==> flow/design.v (excerpt) <==
module cordicMagPh
   #(parameter integer N        = 13,  
     parameter integer XY_WIDTH = 18)  
    (input  wire                           clk,
     input  wire                           reset,    
     input  wire                           st,       
     input  wire signed [XY_WIDTH - 1 : 0] xin,      
     input  wire signed [XY_WIDTH - 1 : 0] yin,      
     output reg                            rdy,      
     output wire        [XY_WIDTH - 1 : 0] mag,      
     output wire signed [XY_WIDTH + 1 : 0] ph);
export LEC_CHECK = 0
export CAP_MARGIN = 0
export CORE_ASPECT_RATIO = 0.83
export CORE_MARGIN = 2
export CORE_UTILIZATION = 72
export CTS_CLUSTER_DIAMETER = 26
export CTS_CLUSTER_SIZE = 83
export GPL_TIMING_DRIVEN = 1
export PLACE_DENSITY = 0.37
export SETUP_SLACK_MARGIN = 1.69
export SLEW_MARGIN = 20
export TNS_END_PERCENT = 5
create_clock -name core_clock -period 5.89 [get_ports {clk}]
run.sh (not shown) runs the stock make flow with config.mk's settings and CLKGATE_MAP_FILE=.
The starting point ran to the end with violations: negative setup slack.
Next try:
- CTS_CLUSTER_DIAMETER: 26 -> 380
- PLACE_DENSITY: 0.37 -> not set
- PLACE_DENSITY_LB_ADDON: not set -> 0.22
- SETUP_SLACK_MARGIN: 1.69 -> 1.73
After rerunning: This time the run ran to the end with violations: max-capacitance violations, max-slew violations, negative setup slack. Critical path depth shrinks by 1. Sequential cell count does not change. Setup slack got worse by 330 ps. Global-route usage shrinks by 0.45 points. Sequential share of layout area stays flat. Utilization shrinks by 0.31 points. Fmax shrinks by 4.7%. Final cell count barely changes.
Next try:
- CTS_CLUSTER_DIAMETER: 380 -> 374
- PLACE_DENSITY_LB_ADDON: 0.22 -> 0.06
- SETUP_SLACK_MARGIN: 1.73 -> -0.57
- SLEW_MARGIN: 20 -> 25
- TNS_END_PERCENT: 5 -> 100
- clock period: 5.89 -> 5.75 ns (I/O delays scaled with it)
- With this change the flow reached the layout checks and failed them: negative setup slack
- worst setup slack loses 200 ps
- first-iteration DRC count decreases by about 1.4%
- clock skew fell by 5.2 ps
- register-to-register slack gets worse by 200 ps
- synthesized area is unchanged
- design area came out lower by about 0.8%
Next try:
- CAP_MARGIN: 0 -> 20
- CORE_ASPECT_RATIO: 0.83 -> not set
- CORE_UTILIZATION: 72 -> 40
- CTS_CLUSTER_DIAMETER: 374 -> not set
- CTS_CLUSTER_SIZE: 83 -> not set
- GPL_TIMING_DRIVEN: 1 -> not set
- PLACE_DENSITY_LB_ADDON: 0.06 -> not set
- SETUP_SLACK_MARGIN: -0.57 -> not set
- SLEW_MARGIN: 25 -> 20
- TNS_END_PERCENT: 100 -> not set
- clock period: 5.75 -> 6.03 ns (I/O delays scaled with it)
After rerunning:
- The new run completed, yet does not pass: negative setup slack
- via count fell by roughly a tenth
- fmax is higher by roughly a tenth
- cell area barely changes
- setup slack gets better by 920 ps
- sequential share of layout area is about the same
- critical path depth shrinks by 1
- flip-flop count is unchanged
- clock skew hardly moves
- final cell count grows by a little under a tenth
- worst hold slack got worse by 76 ps
Next try:
- CORE_UTILIZATION: 40 -> 67
- CTS_CLUSTER_SIZE: not set -> 37
- SETUP_SLACK_MARGIN: not set -> 1.7
- clock period: 6.03 -> 5.83 ns (I/O delays scaled with it)
Now the flow failed in 5_1_grt.
Die area is lower by well over a third.
Area after synthesis stays the same.
Synthesized cell count stays the same.
Next try:
- CORE_UTILIZATION: 67 -> 65
- CTS_CLUSTER_SIZE: 37 -> not set
- SETUP_SLACK_MARGIN: 1.7 -> not set
- clock period: 5.83 -> 6.31 ns (I/O delays scaled with it)
The changed run completed, yet does not pass: negative setup slack.
Area after synthesis is unchanged.
Die area goes up by 3.0%.
Synthesized cell count does not change.

the previous run:
cordicMagPh again, from the RTL that the note above started with.
Design cordicMagPh, start of the top module:
module cordicMagPh
   #(parameter integer N        = 13,  
     parameter integer XY_WIDTH = 18)  
    (input  wire                           clk,
     input  wire                           reset,    
     input  wire                           st,       
     input  wire signed [XY_WIDTH - 1 : 0] xin,      
     input  wire signed [XY_WIDTH - 1 : 0] yin,      
     output reg                            rdy,      
     output wire        [XY_WIDTH - 1 : 0] mag,      
     output wire signed [XY_WIDTH + 1 : 0] ph);
==> flow/config.mk <==
export PLATFORM = sky130hd
export DESIGN_NAME = cordicMagPh
export DESIGN_NICKNAME = cordicMagPh
export VERILOG_FILES = /design/flow/design.v
export SDC_FILE = /design/flow/constraint.sdc
export NUM_CORES = 4
export LEC_CHECK = 0
export CAP_MARGIN = 20
export CORE_MARGIN = 2
export CORE_UTILIZATION = 71
export PLACE_DENSITY_LB_ADDON = 0.01
export SLEW_MARGIN = 20
==> flow/constraint.sdc <==
create_clock -name core_clock -period 5.93 [get_ports {clk}]
set_input_delay 1.1860 -clock core_clock [delete_from_list [all_inputs] [get_ports {clk}]]
set_output_delay 1.1860 -clock core_clock [all_outputs]
set_load 0.01 [all_outputs]
Although it ran to completion, the previous run produced a layout that fails the final checks because of setup timing.
Modified inputs, the current run compared to the previous run
- a deleted PLACE_DENSITY_LB_ADDON that had been 0.01
- an added CTS_CLUSTER_SIZE of 79
- a change of CORE_UTILIZATION from 71 to 40
- a change of SLEW_MARGIN from 20 to 5
- a change of the clock period (ns, I/O delays scaled along) from 5.93 to 8.0
==> results <==
Across the previous run and the current run, a clean result was obtained everywhere but in the previous run.
The previous run -> stages 100% | layout checks FAIL | setup timing
Top fanout value on the critical path (the current run over the previous run): increase, 4
Sort the previous run and the current run by tap cell count, descending, and the current run comes first.
Looking at core utilization, the current run sits below the previous run.
The current run reports a lower non-clock buffer area fraction after layout than the previous run does.
The global-route usage reported for the current run is smaller than that of the previous run by 21 points.
Re aggregate routed wire length: the current run is 0.32% down on the previous run.
When the current run is measured against the previous run, its met3 layer wire length in the routed design turns out about 44% lower.
The previous run → the current run: maximum number of pins on one net before global-route repair went down by 4, count of cell instances traversed by the critical path went down by 2, via total after detailed routing went down by about 8%.

## run A
cordicMagPh again, from the RTL that the note above started with.
Settings: LEC_CHECK=0, ABC_AREA=1, CAP_MARGIN=0, CORE_ASPECT_RATIO=0.99, CORE_MARGIN=2, CORE_UTILIZATION=48, CTS_CLUSTER_DIAMETER=266, CTS_CLUSTER_SIZE=100, GPL_TIMING_DRIVEN=0, PLACE_DENSITY=0.76, SLEW_MARGIN=0, TNS_END_PERCENT=5; clock period 11.4 ns.
Run A: no failed stages, no open violations at the end
Changes in run B relative to run A:
# run A
export LEC_CHECK = 0
export ABC_AREA = 1
export CAP_MARGIN = 0
export CORE_ASPECT_RATIO = 0.99
export CORE_MARGIN = 2
export CORE_UTILIZATION = 48
export CTS_CLUSTER_DIAMETER = 266
export CTS_CLUSTER_SIZE = 100
export GPL_TIMING_DRIVEN = 0
export PLACE_DENSITY = 0.76
export SLEW_MARGIN = 0
export TNS_END_PERCENT = 5
create_clock -name core_clock -period 11.4 [get_ports {clk}]
# run B
export LEC_CHECK = 0
export ABC_AREA = 0
export CAP_MARGIN = 10
export CELL_PAD_IN_SITES_DETAIL_PLACEMENT = 1
export CELL_PAD_IN_SITES_GLOBAL_PLACEMENT = 2
export CORE_ASPECT_RATIO = 0.83
export CORE_MARGIN = 2
export CORE_UTILIZATION = 35
export CTS_CLUSTER_SIZE = 83
export GPL_ROUTABILITY_DRIVEN = 0
export GPL_TIMING_DRIVEN = 1
export MAX_ROUTING_LAYER = met4
export MIN_ROUTING_LAYER = met2
export PLACE_DENSITY_LB_ADDON = 0.22
export SETUP_SLACK_MARGIN = 0.2
export SLEW_MARGIN = 0
export TNS_END_PERCENT = 70
create_clock -name core_clock -period 11.4 [get_ports {clk}]
## What came out
Sort run B and run A by clock tree buffer count of the final layout, descending, and run A comes first.
In the flow results for run B and run A, the worst clock skew on the final layout is larger on run B.
Main kind of combinational logic by area = adder cells: run B; main kind of combinational logic by area = simple AND/OR/NAND/NOR gates: run A
Per the comparison of run B with run A, sum of buffers and inverters on the critical path dropped 2, top achievable clock speed down 9.4%, sequential fraction of total cell area increased by 0.60 points relative to the old numbers.
Run A vs run B, most used routing layer: met2 vs met3
In the tables for run B and run A, count of plain and timing-repair buffers in the layout reads lower with run B.
Input changes introduced in run C (baseline for comparison: run B):
# run B
export LEC_CHECK = 0
export ABC_AREA = 0
export CAP_MARGIN = 10
export CELL_PAD_IN_SITES_DETAIL_PLACEMENT = 1
export CELL_PAD_IN_SITES_GLOBAL_PLACEMENT = 2
export CORE_ASPECT_RATIO = 0.83
export CORE_MARGIN = 2
export CORE_UTILIZATION = 35
export CTS_CLUSTER_SIZE = 83
export GPL_ROUTABILITY_DRIVEN = 0
export GPL_TIMING_DRIVEN = 1
export MAX_ROUTING_LAYER = met4
export MIN_ROUTING_LAYER = met2
export PLACE_DENSITY_LB_ADDON = 0.22
export SETUP_SLACK_MARGIN = 0.2
export SLEW_MARGIN = 0
export TNS_END_PERCENT = 70
create_clock -name core_clock -period 11.4 [get_ports {clk}]
# run C
export LEC_CHECK = 0
export CAP_MARGIN = 20
export CORE_MARGIN = 2
export CORE_UTILIZATION = 40
export SLEW_MARGIN = 20
create_clock -name core_clock -period 8.0 [get_ports {clk}]
- In run C, the half-perimeter wire length after detailed placement came out 13% below the value in run B.
- Run C ended with more worst slew margin relative to its limit than run B.
Edits applied to the flow inputs when going from run C to run D:
# run C
export LEC_CHECK = 0
export CAP_MARGIN = 20
export CORE_MARGIN = 2
export CORE_UTILIZATION = 40
export SLEW_MARGIN = 20
create_clock -name core_clock -period 8.0 [get_ports {clk}]
# run D
export LEC_CHECK = 0
export ABC_AREA = 1
export CAP_MARGIN = 20
export CELL_PAD_IN_SITES_GLOBAL_PLACEMENT = 3
export CORE_ASPECT_RATIO = 0.74
export CORE_MARGIN = 4
export CORE_UTILIZATION = 20
export CTS_CLUSTER_DIAMETER = 138
export CTS_CLUSTER_SIZE = 35
export GPL_ROUTABILITY_DRIVEN = 0
export MIN_ROUTING_LAYER = met2
export SLEW_MARGIN = 20
export TNS_END_PERCENT = 50
create_clock -name core_clock -period 8.0 [get_ports {clk}]
### Flow results
Final checks on run D, whose flow otherwise completed, came back failing, citing DRC.
Compared with run C, run D has less setup slack.
The met3 usage in global routing of run D exceeds that of run C by 50 points.
Start point of the critical path: x[8] -> run D, x[7] -> run C
Capturing element of the worst setup path: x[13] -> run D, x[12] -> run C
The final reports for run D and run C show count of cell instances traversed by the critical path higher in the former.
Comparing run D and run C, the lower met2 wirelength from detailed routing was measured on run C.
Run D vs. run C: placeable core region shows an increase of 120%; post-synthesis share of cell area spent on and, or, nand and nor gates shows an increase of 13 points; ratio of final minimum period to clock period shows an increase of 1.5 points.
Going from run C to run D, the maximum frequency was found to have gone down by about 1.6%.
Relative to run C, the number of clock buffers in the layout of run D is lower by 2.
For run C, the most heavily used metal layer in global routing was met2, unlike run D, where it was met3.
Run C vs run D, uppermost signal routing layer after detailed routing: met4 vs met5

## ASSIGNED TASK
Every line in the records above that contains the word "lower" is to be copied out.

## OUTPUT FOR THIS TASK
- design area came out lower by about 0.8%
Die area is lower by well over a third.
The current run reports a lower non-clock buffer area fraction after layout than the previous run does.
When the current run is measured against the previous run, its met3 layer wire length in the routed design turns out about 44% lower.
In the tables for run B and run A, count of plain and timing-repair buffers in the layout reads lower with run B.
Comparing run D and run C, the lower met2 wirelength from detailed routing was measured on run C.
Relative to run C, the number of clock buffers in the layout of run D is lower by 2.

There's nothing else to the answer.